--- What is required ---
Only the lines of the data below from the one with "set_input_delay 1.1000 -clock" through the one with "set_load 0.01 [all_outputs]" are wanted. Repeat them exactly.

· · · ·

This design comes from an exercise in tuning for small area and a short achievable clock period on the open sky130 flow, not from production work. Function was checked by simulation only, so behaviour that the tests miss may differ from the original. No activity file was given, so power comes from the tool's default toggle rates.

==> flow/design.v (excerpt) <==
module byte_fifo
  (
   input              clk,
   input              rst_n,
   input              sync_rst,
   input              input_data_valid,
   input  [4:0]       num_bytes_taken_from_fifo,
   input  [127:0]     input_data,
   input  [4:0]       num_bytes_in,
   output             data_valid,
   output reg [5:0]   num_bytes,
   output [127:0]     data
   );
   reg [3:0]   rp;       
   reg [3:0]   wp;       
   reg [3:0]   rp_lo;    
   reg [3:0]   rp_hi;    
   reg [3:0]   wp_lo;    
   reg [3:0]   wp_hi;    
   reg [127:0] mem_a;    
   reg [127:0] mem_b;    
   wire [4:0] t   = num_bytes_taken_from_fifo;
   wire [4:0] nin = input_data_valid ? num_bytes_in : 5'd0;
   wire [6:0] left   = {1'b0, num_bytes} - {2'b00, t};
   wire       t_le_n = !left[6];
   assign data_valid = (t != 5'd0) && t_le_n;
   wire [5:0] cnt_keep = num_bytes + {1'b0, nin};
   wire [5:0] cnt_take = num_bytes + {1'b0, nin} - {1'b0, t};
   wire [4:0] rp_take  = {1'b0, rp} + t;    
   wire [3:0] rp_nxt = sync_rst ? 4'd0 : t_le_n ? rp_take[3:0] : rp;
  ...
Size in the first run: about 3000 cells after synthesis.
==> flow/config.mk <==
export PLATFORM = sky130hd
export DESIGN_NAME = byte_fifo
export DESIGN_NICKNAME = byte_fifo
export VERILOG_FILES = /design/flow/design.v
export SDC_FILE = /design/flow/constraint.sdc
export NUM_CORES = 4
export LEC_CHECK = 0
export CAP_MARGIN = 20
export CORE_MARGIN = 2
export CORE_UTILIZATION = 30
export PLACE_DENSITY = 0.7
export SETUP_SLACK_MARGIN = 2
export SLEW_MARGIN = 20
==> flow/constraint.sdc <==
create_clock -name core_clock -period 5.5 [get_ports {clk}]
set_input_delay 1.1000 -clock core_clock [delete_from_list [all_inputs] [get_ports {clk}]]
set_output_delay 1.1000 -clock core_clock [all_outputs]
set_load 0.01 [all_outputs]
standard.sh (not shown) runs the stock make flow with config.mk's settings and CLKGATE_MAP_FILE= SYNTH_SCRIPT=/design/flow/synth_recipe.tcl, a recipe that flattens the netlist after the stock synthesis.
==> flow/flow/run.sh <==
#!/bin/bash
# Standard layout, with plain buf_1 cells as the port buffers.
set -euo pipefail
bash standard.sh "BUFFER_PORTS_ARGS=-buffer_cell sky130_fd_sc_hd__buf_1" finish > standard.log 2>&1
Change:
Settings changed: PLACE_DENSITY 0.7 to 0.8.
Wire length is lower by about 0.8%.
Design area barely changes.
Clock skew hardly moves.
Critical path depth stays the same.
Flip-flop and latch count does not change.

· · · ·

--- Answer section ---
set_input_delay 1.1000 -clock core_clock [delete_from_list [all_inputs] [get_ports {clk}]]
set_output_delay 1.1000 -clock core_clock [all_outputs]
set_load 0.01 [all_outputs]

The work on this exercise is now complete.